“I thought you would get angry. That is why I didn’t tell you.”
-Cheater (on why she lied) to faithful spouse
This sort of statement is red meat to therapists and pastors who see their roles as rescuers. They hear something like this, and immediately jump to rescue the (cheating) “damsel in distress.”
They are either too dumb or blind to realize that the cheater is playing them like a fiddle.
It is frustrating state of affairs if you are the faithful spouse in this scenario. The “helpers” assume the worse of you when the cheater employs this tactic.

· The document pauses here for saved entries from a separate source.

===== config.mk =====
export PLATFORM = sky130hd
export DESIGN_NAME = scc_clock_control
export DESIGN_NICKNAME = d
export VERILOG_FILES = /design/src/design/scc_pkg.sv /design/src/design/scc_div_if.sv /design/src/design/scc_clock_control.sv /design/src/design/scc_frac_div.sv
export SDC_FILE = /design/constraint.sdc
export NUM_CORES = 1
export LEC_CHECK = 0
export BUFFER_PORTS_ARGS = -buffer_cell sky130_fd_sc_hd__clkbuf_2
export CELL_PAD_IN_SITES_DETAIL_PLACEMENT = 1
export CELL_PAD_IN_SITES_GLOBAL_PLACEMENT = 1
export CORE_AREA = 2 2 169 171
export DETAILED_ROUTE_END_ITERATION = 12
export DIE_AREA = 0 0 171 173
export PLACE_DENSITY = 0.81
export SLEW_MARGIN = 20
export SYNTH_ARGS = -nofsm -noshare
export SYNTH_HDL_FRONTEND = slang
export SYNTH_HIERARCHICAL = 1
export SYNTH_SLANG_ARGS = --single-unit
export TNS_END_PERCENT = 5

===== constraint.sdc =====
create_clock -name clock -period 5.8 [get_ports clock]
set_clock_uncertainty 0.15 [all_clocks]
set_input_delay 1.16 -clock clock [delete_from_list [all_inputs] [get_ports clock]]
set_output_delay 1.16 -clock clock [all_outputs]
set_load 0.02 [all_outputs]

===== src/design/scc_pkg.sv =====
// package: register map, fields and codes of the clock control block
// assumes: imported by the top module and by its fractional dividers
package scc_pkg;
	// register slots and word indices (byte address is four times index)
	localparam int NREG = 9;
	localparam int SLOT_EN_A = 0;
	localparam int SLOT_EN_B = 1;
	localparam int SLOT_EN_C = 2;
	localparam int SLOT_SYS = 3;
	localparam int SLOT_I2S = 4;
	localparam int SLOT_I2S_MOD = 5;
	localparam int SLOT_CDC = 6;
	localparam int SLOT_CDC_MOD = 7;
	localparam int SLOT_HSC = 8;
	localparam logic [7:0] IDX_EN_A = 8'h63;
	localparam logic [7:0] IDX_EN_B = 8'h64;
	localparam logic [7:0] IDX_EN_C = 8'h65;
	localparam logic [7:0] IDX_SYS = 8'h66;
	localparam logic [7:0] IDX_I2S = 8'h67;
	localparam logic [7:0] IDX_I2S_MOD = 8'h68;
	localparam logic [7:0] IDX_CDC = 8'h6c;
	localparam logic [7:0] IDX_CDC_MOD = 8'h6d;
	localparam logic [7:0] IDX_HSC = 8'h70;
	localparam logic [7:0] IDX_STATUS = 8'h74;
	localparam logic [7:0] IDX_NONE = 8'hff;
	localparam logic [7:0] REG_IDX [NREG] = '{IDX_EN_A, IDX_EN_B,
		IDX_EN_C, IDX_SYS, IDX_I2S, IDX_I2S_MOD, IDX_CDC, IDX_CDC_MOD,
		IDX_HSC};
	// reset values
	localparam logic [7:0] RST_EN_A = 8'h83;
	localparam logic [7:0] RST_EN_B = 8'h00;
	localparam logic [7:0] RST_EN_C = 8'h30;
	localparam logic [7:0] RST_SYS = 8'h06;
	localparam logic [7:0] RST_I2S = 8'h00;
	localparam logic [7:0] RST_I2S_MOD = 8'h02;
	localparam logic [7:0] RST_CDC = 8'h01;
	localparam logic [7:0] RST_CDC_MOD = 8'h02;
	localparam logic [7:0] RST_HSC = 8'h00;
	localparam logic [7:0] REG_RST [NREG] = '{RST_EN_A, RST_EN_B,
		RST_EN_C, RST_SYS, RST_I2S, RST_I2S_MOD, RST_CDC, RST_CDC_MOD,
		RST_HSC};
	// field positions
	localparam int SRC_LSB = 5;
	localparam int SRC_MSB = 6;
	localparam int DIV_MSB = 4;
	localparam int HSC_LO_BIT = 7;
	localparam int HSC_HI_BIT = 0;
	localparam int EN_BIT = 7;
	localparam int STEP_MSB = 6;
	// fixed two-thirds divider
	localparam logic [6:0] THIRDS_STEP = 7'h02;
	localparam logic [7:0] THIRDS_MOD = 8'h03;
	typedef enum logic [1:0] {
		SRC_RC = 2'b00,
		SRC_HSC = 2'b01,
		SRC_HSDIV = 2'b10,
		SRC_32M = 2'b11
	} scc_src_type;
	// word index of a bus address, IDX_NONE outside the block window
	function automatic logic [7:0] scc_word(input logic [31:0] a);
		return (a[31:10] == 22'h0) ? a[9:2] : IDX_NONE;
	endfunction
endpackage


===== src/design/scc_div_if.sv =====
// interface: settings and ticks between the top and a fractional divider
// assumes: all signals on the one system clock
`timescale 1ns/1ps
interface scc_div_if;
	logic       en;
	logic [6:0] step;
	logic [7:0] modulus;
	logic       srcTick;
	logic       outTick;
	modport ctl (output en, step, modulus, srcTick, input outTick);
	modport div (input en, step, modulus, srcTick, output outTick);
endinterface


===== src/design/scc_clock_control.sv =====
// module: system and module clock control with an ahb-lite register port
// assumes: source ticks are one-cycle pulses made by same-clock edge
// detectors, one per rising edge of each oscillator; outputs are ticks
//
// Our own choice: the AHB-Lite slave port.
`timescale 1ns/1ps
module scc_clock_control
	import scc_pkg::*;
(
	input  wire logic        clock,
	input  wire logic        rst,
	input  wire logic        hsel,
	input  wire logic [31:0] haddr,
	input  wire logic [1:0]  htrans,
	input  wire logic        hwrite,
	input  wire logic [2:0]  hsize,
	input  wire logic [31:0] hwdata,
	input  wire logic        hready,
	output logic      [31:0] hrdata,
	output logic             hreadyout,
	output logic             hresp,
	input  wire logic        rcTick,
	input  wire logic        crystalTick,
	input  wire logic        doubledTick,
	output logic             sysTick,
	output logic             timerTick,
	output logic             usbTick,
	output logic             i2sTick,
	output logic             codecTick,
	output logic             crystalOutTick,
	output logic      [23:0] moduleTick
);
	// bus state
	logic [7:0]  addrIdx_r;
	logic        wrPend_r;
	logic [7:0]  rdData_r;
	logic        addrPhase;
	logic [7:0]  addrIdxNew;
	logic [7:0]  rdNxt;

	// register file
	logic [7:0]  regs_r [NREG];
	logic [7:0]  regs_nxt [NREG];
	logic [7:0]  statusVal;

	// decoded fields
	logic [1:0]  srcReq;
	logic [4:0]  sysDiv;
	logic [1:0]  hscReq;
	logic [23:0] enAll;

	// high-speed selection
	logic [1:0]  hscAct_r;
	logic        hscBlank_r;
	logic        hscOldTick;
	logic        hscSwitch;
	logic        hscTick;

	// high-speed divider
	logic [4:0]  hsCnt_r;
	logic [4:0]  hsDivL_r;
	logic        hsWrap;
	logic        hsTick;

	// system selection
	scc_src_type sysAct_r;
	logic        sysBlank_r;
	logic        sysOldTick;
	logic        sysSwitch;
	logic        sysTickNxt;
	logic        tick32;

	// output flops
	logic        sysTick_r;
	logic        usbTick_r;
	logic        xtalTick_r;
	logic [23:0] moduleTick_r;

	// pick the high-speed source tick for a selector value
	function automatic logic hsc_pick(input logic [1:0] sel,
		input logic dbl, input logic rc, input logic xtal);
		logic r;
		r = sel[1] ? xtal : (sel[0] ? rc : dbl);
		return r;
	endfunction

	// pick the system source tick for a selector value
	function automatic logic sys_pick(input scc_src_type sel,
		input logic rc, input logic hsc, input logic hs,
		input logic t32);
		logic r;
		unique case (sel)
			SRC_RC:    r = rc;
			SRC_HSC:   r = hsc;
			SRC_HSDIV: r = hs;
			SRC_32M:   r = t32;
		endcase
		return r;
	endfunction

	// address phase decode; data phase never stretched
	assign addrPhase = hsel && htrans[1] && hready;
	assign addrIdxNew = scc_word(haddr);
	assign hreadyout = 1'h1;
	assign hresp = 1'h0;
	assign hrdata = {24'h0, rdData_r};

	// writes land in the data phase from the low byte lane
	always_comb
	begin
		for (int i = 0; i < NREG; i++)
			regs_nxt[i] = (wrPend_r && addrIdx_r == REG_IDX[i]) ?
				hwdata[7:0] : regs_r[i];
	end

	// read data from next values so a write just before is seen
	always_comb
	begin
		rdNxt = 8'h00;
		for (int i = 0; i < NREG; i++)
			if (addrIdxNew == REG_IDX[i])
				rdNxt = regs_nxt[i];
		if (addrIdxNew == IDX_STATUS)
			rdNxt = statusVal;
	end

	always_ff @(posedge clock)
	begin
		if (rst)
		begin
			addrIdx_r <= IDX_NONE;
			wrPend_r <= 1'h0;
			rdData_r <= 8'h00;
		end
		else
		begin
			addrIdx_r <= addrPhase ? addrIdxNew : IDX_NONE;
			wrPend_r <= addrPhase && hwrite;
			if (addrPhase && !hwrite)
				rdData_r <= rdNxt;
		end
	end

	always_ff @(posedge clock)
	begin
		for (int i = 0; i < NREG; i++)
			regs_r[i] <= rst ? REG_RST[i] : regs_nxt[i];
	end

	// field decode
	assign srcReq = regs_r[SLOT_SYS][SRC_MSB:SRC_LSB];
	assign sysDiv = regs_r[SLOT_SYS][DIV_MSB:0];
	assign hscReq = {regs_r[SLOT_HSC][HSC_HI_BIT],
		regs_r[SLOT_SYS][HSC_LO_BIT]};
	assign enAll = {regs_r[SLOT_EN_C], regs_r[SLOT_EN_B],
		regs_r[SLOT_EN_A]};
	assign statusVal = {3'h0, (sysAct_r != scc_src_type'(srcReq)) ||
		(hscAct_r != hscReq), hscAct_r, sysAct_r};

	// high-speed mux: change right after an old edge, then swallow the
	// first new edge so no period is shorter than either source's.
	// a stopped old source holds the switch; the trade is no runt pulse
	assign hscOldTick = hsc_pick(hscAct_r, doubledTick, rcTick,
		crystalTick);
	assign hscSwitch = (hscAct_r != hscReq) && hscOldTick && !hscBlank_r;
	assign hscTick = hscOldTick && !hscBlank_r;

	always_ff @(posedge clock)
	begin
		if (rst)
		begin
			hscAct_r <= 2'h0;
			hscBlank_r <= 1'h0;
		end
		else if (hscSwitch)
		begin
			hscAct_r <= hscReq;
			hscBlank_r <= 1'h1;
		end
		else if (hscOldTick)
			hscBlank_r <= 1'h0;
	end

	// integer divider; new value taken only at the wrap
	assign hsWrap = hsCnt_r >= hsDivL_r - 5'h1;
	assign hsTick = hscTick && hsWrap;

	always_ff @(posedge clock)
	begin
		if (rst)
		begin
			hsCnt_r <= 5'h0;
			hsDivL_r <= RST_SYS[DIV_MSB:0];
		end
		else if (hscTick)
		begin
			hsCnt_r <= hsWrap ? 5'h0 : hsCnt_r + 5'h1;
			if (hsWrap)
				hsDivL_r <= sysDiv;
		end
	end

	// fixed and programmable fractional dividers
	scc_div_if thirdsIf ();
	scc_div_if timerIf ();
	scc_div_if i2sIf ();
	scc_div_if codecIf ();

	// 32 MHz from 48 MHz through two thirds
	assign thirdsIf.en = 1'h1;
	assign thirdsIf.step = THIRDS_STEP;
	assign thirdsIf.modulus = THIRDS_MOD;
	assign thirdsIf.srcTick = doubledTick;
	assign tick32 = thirdsIf.outTick;

	// 16 MHz timer from the crystal; no register reaches it
	assign timerIf.en = 1'h1;
	assign timerIf.step = THIRDS_STEP;
	assign timerIf.modulus = THIRDS_MOD;
	assign timerIf.srcTick = crystalTick;
	assign timerTick = timerIf.outTick;

	// i2s from 48 MHz, gated by its enable bit
	assign i2sIf.en = regs_r[SLOT_I2S][EN_BIT];
	assign i2sIf.step = regs_r[SLOT_I2S][STEP_MSB:0];
	assign i2sIf.modulus = regs_r[SLOT_I2S_MOD];
	assign i2sIf.srcTick = doubledTick;
	assign i2sTick = i2sIf.outTick;

	// codec from 48 MHz, gated by its enable bit
	assign codecIf.en = regs_r[SLOT_CDC][EN_BIT];
	assign codecIf.step = regs_r[SLOT_CDC][STEP_MSB:0];
	assign codecIf.modulus = regs_r[SLOT_CDC_MOD];
	assign codecIf.srcTick = doubledTick;
	assign codecTick = codecIf.outTick;

	scc_frac_div #(.ACC_W(9)) uThirds (
		.clock (clock),
		.rst   (rst),
		.dv    (thirdsIf.div)
	);
	scc_frac_div #(.ACC_W(9)) uTimer (
		.clock (clock),
		.rst   (rst),
		.dv    (timerIf.div)
	);
	scc_frac_div #(.ACC_W(9)) uI2s (
		.clock (clock),
		.rst   (rst),
		.dv    (i2sIf.div)
	);
	scc_frac_div #(.ACC_W(9)) uCodec (
		.clock (clock),
		.rst   (rst),
		.dv    (codecIf.div)
	);

	// system mux, same switch-and-swallow scheme as the high-speed one
	assign sysOldTick = sys_pick(sysAct_r, rcTick, hscTick, hsTick,
		tick32);
	assign sysSwitch = (sysAct_r != scc_src_type'(srcReq)) &&
		sysOldTick && !sysBlank_r;
	assign sysTickNxt = sysOldTick && !sysBlank_r;

	always_ff @(posedge clock)
	begin
		if (rst)
		begin
			sysAct_r <= SRC_RC;
			sysBlank_r <= 1'h0;
		end
		else if (sysSwitch)
		begin
			sysAct_r <= scc_src_type'(srcReq);
			sysBlank_r <= 1'h1;
		end
		else if (sysOldTick)
			sysBlank_r <= 1'h0;
	end

	// registered tick outputs
	always_ff @(posedge clock)
	begin
		if (rst)
		begin
			sysTick_r <= 1'h0;
			usbTick_r <= 1'h0;
			xtalTick_r <= 1'h0;
			moduleTick_r <= 24'h0;
		end
		else
		begin
			sysTick_r <= sysTickNxt;
			usbTick_r <= doubledTick;
			xtalTick_r <= crystalTick;
			moduleTick_r <= {24{sysTickNxt}} & enAll;
		end
	end

	assign sysTick = sysTick_r;
	assign usbTick = usbTick_r;
	assign crystalOutTick = xtalTick_r;
	assign moduleTick = moduleTick_r;

	// helper: high-speed edges since the last divided edge
	logic [4:0] hsGap_r;
	always_ff @(posedge clock)
	begin
		if (rst || hsTick)
			hsGap_r <= 5'h0;
		else if (hscTick)
			hsGap_r <= hsGap_r + 5'h1;
	end
endmodule


===== src/design/scc_frac_div.sv =====
// module: step/mod fractional divider on a tick stream
// assumes: source ticks are one-cycle pulses on the system clock
`timescale 1ns/1ps
module scc_frac_div
	import scc_pkg::*;
#(
	parameter int ACC_W = 9
)(
	input wire logic clock,
	input wire logic rst,
	scc_div_if.div   dv
);
	// accumulator must hold mod plus step without wrapping
	if (ACC_W < 9)
	begin : g_chk
		$error("scc_frac_div: ACC_W below 9");
	end

	logic [ACC_W-1:0] acc_r;
	logic [6:0]       stepL_r;
	logic [7:0]       modL_r;
	logic             tick_r;
	logic [ACC_W-1:0] sum;
	logic             wrap;
	logic             adv;

	// one output edge each time step accumulates to mod or past it
	assign sum = acc_r + ACC_W'(stepL_r);
	assign wrap = (sum >= ACC_W'(modL_r));
	assign adv = dv.en && dv.srcTick;
	assign dv.outTick = tick_r;

	// settings latched only at an output edge or while off: no runt
	always_ff @(posedge clock)
	begin
		if (rst || !dv.en)
		begin
			acc_r <= '0;
			tick_r <= 1'h0;
			stepL_r <= dv.step;
			modL_r <= dv.modulus;
		end
		else if (adv)
		begin
			acc_r <= wrap ? sum - ACC_W'(modL_r) : sum;
			tick_r <= wrap;
			if (wrap)
			begin
				stepL_r <= dv.step;
				modL_r <= dv.modulus;
			end
		end
		else
			tick_r <= 1'h0;
	end
endmodule


==> summary by stage <==
Status
The flow ran to the end, and the final reports show no timing, DRC or antenna violations.

Clocking
The number of H-tree levels is 1. In this run the clock root is driven by a sky130_fd_sc_hd__clkbuf_16. The clock sink count is 232. The total CTS buffers is 26. In this run the deepest clock path goes through 3 buffers. After clock tree synthesis, the clock-pin slew on the worst setup and hold paths is 0.06 ns. The number of hold buffers added after CTS was 0. TritonCTS built the clock tree.

The buffers inserted during post-CTS setup optimization is 0. The post-cts repair resize count is 0. The clock latency on the worst-skew pair is 0.54 ns.

Timing
The number of max-slew violations in the final report was 0. The number of failing hold endpoints at the final stage came to 0. Based on the critical path, the design can be clocked at up to 230 MHz. For the pin with the worst max-slew slack, the measured transition is 0.923 ns. The final period demand of the worst path is 4.35 ns.

Hold is met by 0.288 ns. The final critical-path setup slack is 1.45 ns. Adding up every negative setup slack in the final design gives 0 ns. The worst pin sits at a relative slew slack of 0.381.

The number of setup violations in the final report is 0. The final cycle utilization of the critical path is 0.750. Setup repair after global routing left no endpoint under its margin.

Yosys
During synthesis, Yosys emitted a total of 6 warnings. The gate count of the mapped netlist is 1301. The mapped netlist covers 0.0125 mm². Of the synthesized area, sequential elements account for 0.418.

Sorting the synthesized cells by how often they occur yields sky130_fd_sc_hd__dfxtp_1 (172), sky130_fd_sc_hd__nor2_1 (145), sky130_fd_sc_hd__mux2i_1 (89). Yosys attributes the largest share of cell area to sky130_fd_sc_hd__dfxtp_1 (27%), sky130_fd_sc_hd__edfxtp_1 (14%), sky130_fd_sc_hd__mux2i_1 (7.1%). The average cell area after synthesis is 9.64 µm². The count of unique library cells instantiated by Yosys is 80. The area share of the largest cell type after synthesis is 0.274. Of all flip-flops after synthesis, the portion carrying an async set or reset was 0. The largest total area in the synthesized netlist belongs to sky130_fd_sc_hd__dfxtp_1. The most used flip-flop cell after synthesis is sky130_fd_sc_hd__dfxtp_1. The number of synthesized register bits is 232. Counting flops with a built-in enable in the synthesized netlist gives 60.

The most frequent cell after synthesis is sky130_fd_sc_hd__dfxtp_1.

Global route
The pin count of the biggest net entering global routing is 74. The global routing usage summed across all routing layers is 0.234. The number of global-route vias before repair is 10700.

After global routing the overflow that remains totals 0. The number of antenna violations at the first check in global routing is 0. The wire length of the first global-routing pass is 56.0 mm.

Critical path
The flop-to-flop setup slack is 1.45 ns. The endpoint identified for the worst register-to-register timing path is uCodec/modL_r[1]. The largest single stage delay on the critical path is 0.90 ns. Along the worst path, the maximum fanout reaches 15. The kind of end point of the critical path is a flop.

For this design, the slowest cell found on the critical path is sky130_fd_sc_hd__a2111oi_4. The critical path is of the flop to flop type. The startpoint type of the worst setup path is a flop. The number of buffers and inverters on the critical path is 1.

The logic depth of the worst setup path including buffers is 13. The startpoint of the most critical register-to-register path is uCodec/stepL_r[0]. Grouping stages by cell kind, the critical path spends the most delay in compound AO/OA/AOI/OAI gates.

The critical path ends at uCodec/modL_r[1]. The start point of the critical path is uCodec/stepL_r[0]. Walking the worst path, the cells encountered are ha_1 > fa_1 > a21oi_2 > nor2b_1 > nor2_1 > xnor2_1 > ha_1 > and3_1 > a221oi_1 > a21oi_2 > a2111oi_4 > o21ai_1 > buf_4. The critical path arrival is 4.48 ns.

The cell depth of the worst flop-to-flop path is 13. At the worst endpoint, the required time is 5.93 ns.

Routing
The first TritonRoute pass finished after 4 iterations. Dividing the detail-routed wire length by the instance count gives 19.3 µm. After detailed routing, the number of vias per cell comes to 5.67. The count of nets left with antenna violations after detail routing is 0.

The remaining design rule violation count is 0. The number of violations reported at the end of detailed-routing iteration 0 is 528. For this block, the routed nets add up to 34.7 mm of wire.

Detailed routing inserted a total of 10200 vias.

Job
The tool flagged a number of max-cap violations equal to 0.

Pwr
The analysis attributes to net switching a power of 1.02 mW. The net switching fraction of the power is 0.261. The share of total power dissipated in sequential elements is 0.439. For this design the ratio of total power to cell area is 275 mW/mm². The design internal power is 2.87 mW. The worst-case IR drop observed on VDD is 201 µV. The portion of total power attributed to the clock network is 0.439.

In this run the static leakage power is 6.03 nW. The share of total power dissipated in combinational logic is 0.122.

Cells and area
Relative to the synthesized area, the layout overhead comes to 12.8%. In the final layout, the share of cells above drive strength 1 is 0.125. The total inserted antenna cells is 0. The total number of nets in the final design is 1553.

Place
At the placement stage, the worst setup path has a slack of 1.48 ns. In this run the tool buffered the top-level ports with 84 buffer cells. At the end of routability-driven placement, the weighted congestion stood at 0.888. The placed wire-length estimate after detailed placement is 25.3 mm.

Die
The total die area is 0.0296 mm². The initial core utilization is 0.454. The region available for standard cell placement spans 0.0276 mm². The total number of placement rows is 61. The number of I/O pins is 141. The die is 171 µm wide. The die is 173 µm tall.

Min path
The class of the tightest hold or removal check is flop to flop.
==> registers in the layout (all words and copies together), names as in the netlist, 2 cells and up <==
name,cells
hscAct_r,2
uI2s/modL_r,8
rdData_r,8
uThirds/acc_r,9
uThirds/stepL_r,7
uTimer/stepL_r,7
hsDivL_r,5
uTimer/acc_r,9
uTimer/modL_r,8
uCodec/modL_r,8
regs_r,72
uCodec/stepL_r,7
uI2s/stepL_r,7
addrIdx_r,8
uI2s/acc_r,9
uCodec/acc_r,9
uThirds/modL_r,8
moduleTick,24
hsCnt_r,5
sysAct_r,2
==> routing by layer <==
metal | track usage | wire length, µm
met1 | 0.303 | 15200
met5 | 0 | 0
met3 | 0.0350 | 1670
met4 | 0.0770 | 1050
met2 | 0.398 | 16800
==> cells in the final DEF, fill, tap and decap left out, drive strengths merged, types with 39 or more instances in the layout <==
cell / netlist / routed
a21oi: 73 / 73
o21ai: 65 / 65
clkbuf: 32 / 112
nor2: 145 / 145
nand3: 39 / 39
conb: 2 / 62
nand2: 75 / 75
inv: 50 / 51
dfxtp: 172 / 172
ha: 67 / 67
mux2i: 89 / 89
edfxtp: 60 / 60
==> kinds of logic (layout without fill, tap and decap cells) <==
kind of cell	after synthesis	after routing	synth area share
and+or+nand+nor	428	428	0.183
AOI/OAI and AO/OA	298	298	0.162
DFF	232	232	0.418
buffers and inverters	128	188	0.0501
muxes	95	95	0.0764
adders and majority gates	75	75	0.0796
xor gates and xnor gates	43	43	0.0300
other	2	62	0.000599
==> power by group through the flow <==
stage	Combinational, mW	Sequential (mW)	Clock (mW)
after global routing	0.530	1.71	1.80
after CTS	0.470	1.71	1.74
after detailed placement	0.465	1.74	0
final	0.475	1.71	1.71
after floorplan	0.360	1.74	0
after global placement	0.444	1.74	0
==> per-stage QoR <==
stage	instance area (µm²)	power, mW	std cells	util
after floorplan	12800	2.10	1361	-
after global placement	13300	2.18	1751	0.480
after detailed placement	13300	2.21	1751	0.480
after CTS	14200	3.92	1799	0.512
after global routing	14200	4.04	1799	0.512
final	14200	3.89	1799	0.512
==> how the worst min path moves through the flow <==
stage                  startpoint  slack (ns)  cells after the start                 to
global placement    regs_r[0][52]        0.27                      0  uCodec/stepL_r[4]
finish              regs_r[0][42]        0.29                      0     uI2s/modL_r[2]
CTS                 regs_r[0][42]        0.29                      0     uI2s/modL_r[2]
detailed placement  regs_r[0][42]        0.27                      0     uI2s/modL_r[2]
global route        regs_r[0][42]        0.30                      0     uI2s/modL_r[2]
floorplan           regs_r[0][57]        0.25                      0   uCodec/modL_r[1]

Instead of calling out the cheater for lying, they assume the worse about you, the victim of her lies and deception. They assume you are abusive, and she must have had “valid” reasons for lying to you.
Also, I want to point out how the cheater seems to be aware of how their behavior may be very upsetting to you. But they engage in this behavior anyways!
This is “EXHIBIT A” to those who think cheaters are unaware that their actions were wrong. Many know enough to know this behavior would upset their spouse upon discovery.
That’s why they lie about it and otherwise engage in deceptive practices!
Instead of “rescuing” the cheater, a wise pastor or Christian leader ought to help the cheater see this. Anger is not a sin but an emotion (see Ephesians 4:26).
In fact, anger is the proper emotional response for a spouse discovering infidelity.
While being abusive IS sin, the state of feeling anger towards someone who has wronged you is far from sin. It is how God operates towards the wicked (Psalm 7:11).
This sort of righteous anger ought to be encouraged and treated with respect as opposed to stuffed and shamed as often is the case in Christian circles.
In short, a cheater ought not to be given a pass simply by invoking the potential for their faithful partner being angry. The cheater is still responsible for choosing to lie just as she is still responsible for choosing to cheat.